Fig. 14.

Proposed mechanisms of sulfide-induced contraction. Shown on the left and middle are the effects of applying (at the arrows) high (300–1,000 μM) and low (30 μM) Na₂S concentrations to the myograph solution chamber on the solution sulfide concentration (trace A), NAD(P)H autofluorescence (trace B), mitochondrial membrane potential (trace C), and tension development (trace D) observed in rat pulmonary arteries. The 2 phases of contraction, separated by the intervening relaxation to a tension nadir, are indicated.

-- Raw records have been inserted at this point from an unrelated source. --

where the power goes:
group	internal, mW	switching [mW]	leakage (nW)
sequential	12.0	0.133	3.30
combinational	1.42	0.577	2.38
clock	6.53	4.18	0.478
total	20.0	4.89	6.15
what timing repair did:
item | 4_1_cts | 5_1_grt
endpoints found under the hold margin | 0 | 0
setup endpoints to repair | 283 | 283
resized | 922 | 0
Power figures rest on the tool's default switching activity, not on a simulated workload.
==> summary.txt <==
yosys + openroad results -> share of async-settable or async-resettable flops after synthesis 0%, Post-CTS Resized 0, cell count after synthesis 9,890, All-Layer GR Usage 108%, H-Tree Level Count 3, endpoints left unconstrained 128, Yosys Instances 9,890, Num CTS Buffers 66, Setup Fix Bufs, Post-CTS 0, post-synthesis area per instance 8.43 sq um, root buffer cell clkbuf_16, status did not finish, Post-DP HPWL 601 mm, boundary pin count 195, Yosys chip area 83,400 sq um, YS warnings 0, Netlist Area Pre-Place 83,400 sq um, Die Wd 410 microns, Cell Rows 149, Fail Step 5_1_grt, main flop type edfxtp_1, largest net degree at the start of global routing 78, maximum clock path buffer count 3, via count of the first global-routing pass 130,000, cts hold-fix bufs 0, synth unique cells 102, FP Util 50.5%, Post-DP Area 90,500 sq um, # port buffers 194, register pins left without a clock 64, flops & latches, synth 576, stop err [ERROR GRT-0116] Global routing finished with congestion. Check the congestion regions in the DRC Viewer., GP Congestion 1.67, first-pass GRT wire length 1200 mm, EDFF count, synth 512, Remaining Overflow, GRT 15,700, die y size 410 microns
==> flow/run.sh <==
#!/bin/bash
# OpenROAD 26Q1-2900-gdf79404cd8, Yosys 0.63+post, stock flow scripts
make -C /OpenROAD-flow-scripts/flow DESIGN_CONFIG=/design/flow/config.mk WORK_HOME=/design/flow/orfs finish
==> flow/config.mk <==
export PLATFORM = sky130hd
export DESIGN_NAME = registerFile
export DESIGN_NICKNAME = registerFile
export VERILOG_FILES = /design/flow/design.v
export SDC_FILE = /design/flow/constraint.sdc
export NUM_CORES = 4
export LEC_CHECK = 1
export CORE_UTILIZATION = 50
export SYNTH_HDL_FRONTEND = slang
==> flow/constraint.sdc <==
current_design registerFile

set clk_period 13.2
set clk_io_pct 0.2

create_clock -name clk0 -period $clk_period [get_ports {clk}]

set non_clock_inputs [all_inputs -no_clocks]
set_input_delay [expr $clk_period * $clk_io_pct] -clock clk0 $non_clock_inputs
set_output_delay [expr $clk_period * $clk_io_pct] -clock clk0 [all_outputs]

One the right, the events observed or proposed to occur during each of these 3 phases of the response to high concentrations of sulfide are shown, as are their proposed relationships to each other. The events following the application of a low concentration of sulfide are proposed to be similar to those occurring during Ph2 of the response to high sulfide concentrations: metabolism of sulfide by SQR leading to electron transport chain (ETC) stimulation, hyperpolarization of ΔΨ, ROS production by complex 3, and contraction. No nadir of contraction occurs with 30 μM Na₂S because the cellular sulfide concentration never gets high enough to block the ETC and therefore ROS production. In both high and low concentrations of sulfide, stimulation of PKC, likely caused by sulfide-induced thiol signaling, also enhances tension development throughout the response. CCOx, cytochrome-c oxidase.